Event Details
Topic description:
The information required to generate robust developmental patterns arises from complex interactions among genetic and non-genetic factors. Thus, network models may be useful instruments to study how the collective dynamics of such factors are related to particular phenotypical traits, enabling a further understanding of the origin and evolution of forms in multicellular organisms. Epidermal cell-type patterning in the model plant Arabidopsis thaliana provides an extraordinary system to address this issue as it has been thoroughly characterized experimentally, allowing for the elaboration of empirically-grounded models. We developed a model of gene regulatory networks (GRNs) that are coupled via protein diffusion and comprise a meta-GRN implemented on cellularized domains. The meta-GRN model exhibits robust steady states that correspond to the gene expression profiles characterizing epidermal cell types. Simulations also render spatial patterns that match the cellular arrangements observed in root and leaf epidermis. We validated the model by corroborating it could reproduce the patterns of reported mutants. The meta-GRN model shows that interlinked sub-networks contribute redundantly to the formation of robust epidermal cell patterns and has allowed the postulation of novel and testable predictions regarding the effect of cell shape, signaling pathways and additional gene interactions affecting spatial patterning. This model constitutes a base to systematically integrate the molecular data that are continuously being published for this system and serves as a tool to test the contribution of specific molecular interactions to the overall developmental patterns.
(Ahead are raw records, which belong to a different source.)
--- src/rtl/fifo_rd_ctrl.sv ---
// Read-side controller of the asynchronous FIFO: write-pointer sync, read pointers, empty flag and a registered valid/ready output stage.
// Optional read-level tracking is built only when FIFO_RD_LEVEL_EN is defined.
module fifo_rd_ctrl #(
    parameter int DATA_WIDTH    = 8,
    parameter int ADDR_WIDTH    = 4,
    parameter int AEMPTY_THRESH = 2
) (
    input  logic                  rclk,
    input  logic                  rrst_n,
    input  logic [ADDR_WIDTH:0]   wptr,
    input  logic [DATA_WIDTH-1:0] rdata,
    output logic [ADDR_WIDTH-1:0] raddr,
    output logic [ADDR_WIDTH:0]   rptr,
    output logic                  rempty,
    output logic [DATA_WIDTH-1:0] dout,
    output logic                  dvalid,
    input  logic                  dready,
    output logic [ADDR_WIDTH:0]   rlevel,
    output logic                  ralmost_empty
);

    logic [ADDR_WIDTH:0] rq1_wptr_r;
    logic [ADDR_WIDTH:0] rq2_wptr_r;
    logic [ADDR_WIDTH:0] rbin_r;
    logic                rinc_s;
    logic [ADDR_WIDTH:0] rbin_next_s;
    logic [ADDR_WIDTH:0] rgray_next_s;

    assign raddr = rbin_r[ADDR_WIDTH-1:0];

    // Fetch decision and next read pointer in binary and Gray form
    always_comb begin
        rinc_s       = 1'b0;
        rbin_next_s  = rbin_r;
        rgray_next_s = '0;
        if (!rempty && (!dvalid || dready)) begin
            rinc_s = 1'b1;
        end else begin
            rinc_s = 1'b0;
        end
        rbin_next_s  = rbin_r + {{ADDR_WIDTH{1'b0}}, rinc_s};
        rgray_next_s = (rbin_next_s >> 1) ^ rbin_next_s;
    end

    // Two-flop synchronizer for the Gray write pointer
    always_ff @(posedge rclk) begin
        if (!rrst_n) begin
            rq1_wptr_r <= '0;
            rq2_wptr_r <= '0;
        end else begin
            rq1_wptr_r <= wptr;
            rq2_wptr_r <= rq1_wptr_r;
        end
    end

    // Read pointers and the empty flag; rempty compares against the lagging synced pointer, so it is pessimistic
    always_ff @(posedge rclk) begin
        if (!rrst_n) begin
            rbin_r <= '0;
            rptr   <= '0;
            rempty <= 1'b1;
        end else begin
            rbin_r <= rbin_next_s;
            rptr   <= rgray_next_s;
            rempty <= (rgray_next_s == rq2_wptr_r);
        end
    end

    // Output stage: a fetch refills dout (even while popping), otherwise a pop just drops dvalid
    always_ff @(posedge rclk) begin
        if (!rrst_n) begin
            dout   <= '0;
            dvalid <= 1'b0;
        end else if (rinc_s) begin
            dout   <= rdata;
            dvalid <= 1'b1;
        end else if (dvalid && dready) begin
            dvalid <= 1'b0;
        end else begin
            dvalid <= dvalid;
        end
    end

`ifdef FIFO_RD_LEVEL_EN
    function automatic logic [ADDR_WIDTH:0] gray2bin(input logic [ADDR_WIDTH:0] g);
        logic [ADDR_WIDTH:0] b;
        b[ADDR_WIDTH] = g[ADDR_WIDTH];
        for (int i = ADDR_WIDTH - 1; i >= 0; i--) begin
            b[i] = b[i+1] ^ g[i];
        end
        return b;
    endfunction

    localparam logic [ADDR_WIDTH:0] THRESH_C = (ADDR_WIDTH+1)'(AEMPTY_THRESH);

    logic [ADDR_WIDTH:0] level_next_s;

    // Words still in memory after this edge's fetch; the word held in dout is excluded
    always_comb begin
        level_next_s = '0;
        level_next_s = gray2bin(rq2_wptr_r) - rbin_next_s;
    end

    // Registered level and almost-empty flag
    always_ff @(posedge rclk) begin
        if (!rrst_n) begin
            rlevel        <= '0;
            ralmost_empty <= 1'b1;
        end else begin
            rlevel        <= level_next_s;
            ralmost_empty <= (level_next_s <= THRESH_C);
        end
    end
`else
    assign rlevel        = '0;
    assign ralmost_empty = 1'b1;
`endif

endmodule
--- config.mk ---
export PLATFORM = sky130hd
export DESIGN_NAME = fifo_rd_ctrl
export DESIGN_NICKNAME = d
export VERILOG_FILES = /design/src/rtl/fifo_rd_ctrl.sv
export SDC_FILE = /design/constraint.sdc
export NUM_CORES = 1
export LEC_CHECK = 0
export ABC_AREA = 1
export CAP_MARGIN = 20
export CORE_MARGIN = 4
export CORE_UTILIZATION = 44
export DETAILED_ROUTE_END_ITERATION = 12
export MAX_ROUTING_LAYER = met4
export PLACE_DENSITY = 0.8
export SYNTH_ARGS = -nofsm -noshare
export SYNTH_HDL_FRONTEND = slang
export SYNTH_SLANG_ARGS = --single-unit
export TNS_END_PERCENT = 30
--- constraint.sdc ---
create_clock -name rclk -period 2.05 [get_ports rclk]
set_input_delay 0.3075 -clock rclk [delete_from_list [all_inputs] [get_ports rclk]]
set_output_delay 0.3075 -clock rclk [all_outputs]
set_load 0.01 [all_outputs]
==> flow_metrics.tcl, run 1 <==
set metrics [dict create \
    place_hpwl_um 2070 \
    crit_type "in -> reg" \
    hold_buffers 0 \
    grt_pass1_vias 1057 \
    drtIter0Drc 69 \
    viasPerCell 4.64 \
    setup_slack_ps 166 \
    switching_share_pct 31.9 \
    synth-compound-area-share_pct 6.03 \
    yosysSeqAreaShare_pct 47.4 \
    antenna_found_initial 0 \
    p_comb_share_pct 38.4 \
    synthesis.area_um2 1220 \
    synth-adder-area-share_pct 2.04 \
    fillers 229 \
    fin_nets 229 \
    setup_viol 0 \
    htree_levels 2 \
    num_rows 18 \
    arrival_ps 2110 \
    die_x_um 60.7 \
    cp.required_ps 2280 \
    peakVddDrop_v 0.000794 \
    min_period_over_period_pct 91.9 \
    synth_top_family_by_area "simple AND/OR/NAND/NOR gates" \
    fin_worst_skew_ps 10.6 \
    path_clk_slew_ps 90 \
    switching_power_uw 581 \
    post_cts_buffers 0 \
    power_density_nw_per_um2 1080 \
    synth.yosys.warnings 0 \
    start_util_pct 47.7 \
    cts_max_path_buffers 2 \
    diodes 0 \
    dieArea_um2 3690 \
    routabilityCongestion 0.844 \
    cts_root_buf "clkbuf_4" \
    seq_power_share_pct 40.0 \
    place_area_um2 1610 \
    cts.repair.resized 0 \
    synthSimpleGateAreaFrac_pct 30.7 \
    rr_worst_depth 12 \
    status "finished, final reports clean" \
    hold_violations 0 \
    drv_slew 0 \
    syn_to_final_growth_pct 37.9 \
    core_um2 2570 \
    ios 41 \
    drc 0 \
    dp_slack_ps -267 \
    r2r-end "rempty$_SDFF_PN1_" \
    die_h_um 60.7 \
    final_antenna_net_count 0 \
    worst_setup_path_end_kind "register" \
    synth_cell_types 18 \
    r2r-start "dvalid$_SDFFE_PN0P_" \
    avgSynthCellArea_um2 7.33 \
    max_cap_viol_count 0 \
    rsz0062_at_grt "false" \
    grt_pass1_wl_um 4400 \
    total_power_uw 1820 \
    postRouteWirelength_um 2620 \
    power.share.clock_pct 21.6 \
    synthMuxAreaShare_pct 0 \
    worstPathMaxFanout 6 \
    p_leak_uw 0.000823 \
    clk_latency_ps 330 \
    via_count 1122 \
    worstHoldEndpoint "rq2_wptr_r[3]$_SDFF_PN0_" \
    synth_xor_area_share_pct 0 \
    first_pass_iters 4 \
    min_from "rq1_wptr_r[3]$_SDFF_PN0_" \
    grt_max_degree 13 \
    min_period_ps 1880 \
    drive_gt1_share_pct 13.7 \
    holdPathStages 2 \
    wire_per_inst_um 10.8 \
    p_int_uw 1240 \
    final_area_um2 1690 \
    grt_overflow 0 \
    min_path_type "reg -> reg" \
    startpoint_type "input port" \
    cts_buffers 5 \
    cts.sinks 29 \
    gr-usage-all-layers_pct 16.7 \
    cts_tree "done" \
    io_buffer_count 34 \
    holdWs_ps 414 \
    final.setup.tns_ps 0 \
    ys_ff_latch 29 \
    rrSetupSlack_ps 300 \
    netlist_instances 167 \
    fmax_ghz 0.531 \
]
power by group through the flow:
stage          combinational, uW  clock, uW  sequential, uW
6_report                     699        394             729
5_1_grt                      789        424             740
4_1_cts                      696        402             727
3_5_place_dp                 692          0             740
3_3_place_gp                 671          0             734
2_1_floorplan                290          0             775
registers in the layout (all words and copies together) (netlist names):
register and flops:
rempty 1, dout 8, dvalid 1, rq1_wptr_r 5, rq2_wptr_r 5, rbin_r 4, rptr 5
synthesized netlist by cell type:
| cell type | count | area (um^2) |
|---|---|---|
| inv_1 | 25 | 93.8 |
| dfxtp_1 | 29 | 581 |
| o21ai_0 | 8 | 40.0 |
| nand3_1 | 13 | 65.1 |
| nand3b_1 | 1 | 7.51 |
| nand2_1 | 38 | 143 |
| nand4_1 | 4 | 25.0 |
| clkbuf_1 | 2 | 7.51 |
| conb_1 | 2 | 7.51 |
| inv_2 | 1 | 3.75 |
| nand2_2 | 8 | 50.1 |
| nor2_1 | 20 | 75.1 |
| buf_4 | 6 | 45.0 |
| a21oi_1 | 5 | 25.0 |
| nand3_2 | 1 | 10.0 |
| a21oi_2 | 1 | 8.76 |
| buf_6 | 1 | 11.3 |
| ha_1 | 2 | 25.0 |
layout by cell type (no fill, tap or decap), drive strengths merged, types with 6 or more instances in the layout:
| cell type | netlist | routed |
|---|---|---|
| clkdlybuf4s50 | 0 | 34 |
| dfxtp | 29 | 29 |
| buf | 7 | 8 |
| nor2 | 20 | 20 |
| conb | 2 | 6 |
| o21ai | 8 | 8 |
| clkbuf | 2 | 7 |
| nand3 | 14 | 14 |
| nand2 | 46 | 46 |
| inv | 26 | 26 |
| a21oi | 6 | 6 |
critical path: stages:
cell and delay, ps:
clkdlybuf4s50_1 460, inv_1 60, a21oi_2 140, ha_2 220, ha_2 240, inv_1 80
nand2_1 60, nand2_1 130, nand2_1 120, nand3_1 80, nand2_1 60, nor2_1 40
nand3_1 70, nand2_1 50
per-stage QoR:
stage	util (%)	instances
after floorplan	-	171
after global placement	62.8	234
after detailed placement	62.8	234
after CTS	65.5	242
after global routing	65.7	242
final	65.7	242
kinds of logic after synthesis:
group	Yosys count
AO/OA/AOI/OAI	14
adder cells (fa/ha/maj)	2
buffers and inverters	35
flip-flops	29
other	2
AND/OR/NAND/NOR	85
how the worst max path moves through the flow:
stage	startpoint	end	slack [ps]	cells after the start
final	dready	rempty$_SDFF_PN1_	170	14
after detailed placement	dready	rempty$_SDFF_PN1_	-270	14
after global placement	dready	rempty$_SDFF_PN1_	-140	14
after CTS	dready	rempty$_SDFF_PN1_	90	14
after floorplan	dvalid$_SDFFE_PN0P_	rempty$_SDFF_PN1_	270	12
after global routing	dready	rempty$_SDFF_PN1_	10	14
final cells by class:
type | count | area, um^2 | area share, %
Clock inverter | 1 | 5.00 | 0.297
Sequential cell | 29 | 581 | 34.4
Inverter | 26 | 97.6 | 5.78
Timing Repair Buffer | 42 | 400 | 23.7
Clock buffer | 7 | 65.1 | 3.85
Tap cell | 30 | 37.5 | 2.22
Multi-Input combinational cell | 107 | 502 | 29.7
per-layer routing:
layer / part of all wire, % / global-route usage (%)
met5: 0 / -
met4: 2.8 / 9.60
met3: 5.7 / 5.32
met2: 49 / 25.8
met1: 42 / 18.8
(Power assumes the default switching activity.)
==> inputs of run 2 (changes only) <==
CORE_ASPECT_RATIO = 1.5   (was not set)
SLEW_MARGIN = 30   (was not set)
==> flow_metrics.tcl, run 2 (synthesis gave the netlist of run 1 again) <==
set metrics [dict create \
    status "finished, final reports clean" \
    r2r-start "dvalid$_SDFFE_PN0P_" \
    final_area_um2 1720 \
    post_cts_buffers 0 \
    startpoint_type "input port" \
    die_x_um 51.1 \
    cpMostUsedCell "nand2_1" \
    drc 0 \
    hold_buffers 0 \
    viasPerCell 4.77 \
    grt_max_degree 14 \
    slowest_delay_ps 460 \
    mostFrequentLayoutCells "nand2_1 (38), clkdlybuf4s50_1 (34), dfxtp_1 (29)" \
    cp.required_ps 2230 \
    grt_pass1_vias 1194 \
    critical_path.slowest_cell "clkdlybuf4s50_1" \
    ios 41 \
    antenna_found_initial 0 \
    cts_buffers 5 \
    place_area_um2 1620 \
    largest_reg_flops 8 \
    cts_tree "done" \
    total_power_uw 1890 \
    multi_input_area_um2 512 \
    crit_type "in -> reg" \
    p_leak_uw 0.000821 \
    final.setup.tns_ps 0 \
    path_clk_slew_ps 60 \
    diodes 0 \
    mostFrequentLayoutCell "nand2_1" \
    register_area_um2 581 \
    min_period_over_period_pct 91.9 \
    fin_nets 229 \
    cp_top_family "simple AND/OR/NAND/NOR gates" \
    via_count 1188 \
    fmax_ghz 0.531 \
    largest-register "dout" \
    rr_worst_depth 12 \
    num_rows 23 \
    setup_slack_ps 166 \
    power_density_nw_per_um2 1100 \
    min_period_ps 1880 \
    min_path_type "reg -> reg" \
    holdPathStages 2 \
    fillers 230 \
    dp_cells 241 \
    wire_per_inst_um 11.4 \
    final_antenna_net_count 0 \
    htree_levels 2 \
    cts.sinks 29 \
    cts.repair.resized 0 \
    peakVddDrop_v 0.000813 \
    start_util_pct 45.7 \
    gr-usage-met1_pct 15.2 \
    grt_overflow 0 \
    rrSetupSlack_ps 390 \
    postRouteWirelength_um 2840 \
    min_from "rq1_wptr_r[2]$_SDFF_PN0_" \
    drive_gt1_share_pct 12.7 \
    hold_violations 0 \
    max_cap_viol_count 0 \
    rsz0062_at_grt "false" \
    arrival_ps 2060 \
    dieArea_um2 3710 \
    fin_worst_skew_ps 8.02 \
    cts_root_buf "clkbuf_8" \
    final_cells 249 \
    core_um2 2680 \
    clk_latency_ps 280 \
    routabilityCongestion 0.868 \
    r2r-end "rempty$_SDFF_PN1_" \
    syn_to_final_growth_pct 40.3 \
    grt_pass1_wl_um 4800 \
    drtIter0Drc 32 \
    grt_util_met2_pct 32.6 \
    setup_viol 0 \
    drv_slew 0 \
    first_pass_iters 4 \
    gr-usage-all-layers_pct 18.3 \
    io_buffer_count 34 \
    cts_max_path_buffers 2 \
    cp_cell_sequence "clkdlybuf4s50_1 -> inv_1 -> a21oi_2 -> ha_2 -> ha_4 -> inv_1 -> nand2_1 -> nand2_1 -> nand2_1 -> nand3_1 -> nand2_1 -> nor2_1 -> nand3_1 -> nand2_1" \
    dp_slack_ps -225 \
    worst_setup_path_end_kind "register" \
    groute.layer.met3.usage_pct 6.13 \
    worstPathMaxFanout 6 \
    critical_path_buf_inv_count 3 \
    worstHoldEndpoint "rq2_wptr_r[2]$_SDFF_PN0_" \
    die_h_um 72.6 \
    grt-busiest-layer "met2" \
    place_hpwl_um 2150 \
]
run 2: cell types whose count changed in the layout (fill, tap and decap cells not counted), sizes merged:
cell	before	now
clkinv	1	0
clkbuf	7	8
run 2: worst max path at each step:
stage	start	to	slack (ps)	depth (start not counted)
after CTS	dready	rempty$_SDFF_PN1_	60	14
after global routing	dready	rempty$_SDFF_PN1_	2	14
after floorplan	dvalid$_SDFFE_PN0P_	rempty$_SDFF_PN1_	270	12
after global placement	dready	rempty$_SDFF_PN1_	-170	14
final	dready	rempty$_SDFF_PN1_	170	14
after detailed placement	dready	rempty$_SDFF_PN1_	-230	14
run 2: cell type report:
class	count	area share, %
sequential	29	33.8
multi-input combinational	107	29.8
timing repair buffer	42	23.3
inverter	26	5.69
clock buffer	8	4.66
tap	37	2.70
run 2: tightest hold or removal path: stages (launching register included):
cell and delay [ps]:
dfxtp_1 300, nand2_1 50, inv_1 40
run 2: layer usage:
metal  vias up  share of wire, %
met1       543                34
met5         -                 0
met3        13               6.9
met2        46                55
met4         0               3.9
li1        586                 -
run 2: metrics by stage:
| step | hold WS (ps) | util (%) |
|---|---|---|
| final | 411 | 64.1 |
| after global routing | 423 | 64.1 |
| after CTS | 411 | 63.6 |
| after detailed placement | 404 | 60.6 |
| after global placement | 392 | 60.6 |
| after floorplan | 390 | - |
run 2: power breakdown:
group | internal (uW) | switching, uW | total [uW] | leakage (uW)
clock network | 240 | 197 | 438 | 0.0000395
logic | 386 | 340 | 726 | 0.000543
registers | 669 | 62.8 | 732 | 0.000239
Finally, even though this model was developed for a particular system, it enables the discussion of more general aspects such as the origin of positional information. A repertoire of well-characterized regulatory modules like the one mentioned here are helping to uncover generic principles and trends in patterning-associated networks, some of which will be mentioned and discussed.
Bibliographical note:
Mariana Benítez Keinrad studied biology at the National Autonomous University of Mexico (UNAM) and then obtained a MSc in Complex Systems and Non-Linear Dynamics. She is currently in the last year of her PhD program in the Plant Molecular Genetics, Evolution and Development lab at UNAM. Her advisor is Dr. Alvarez-Buylla, with whom she is working on the elaboration of gene regulatory network models aimed at understanding how the concerted action of genetic and non-genetic factors gives rise to the information needed for cell-type determination and patterning to take place in plant systems.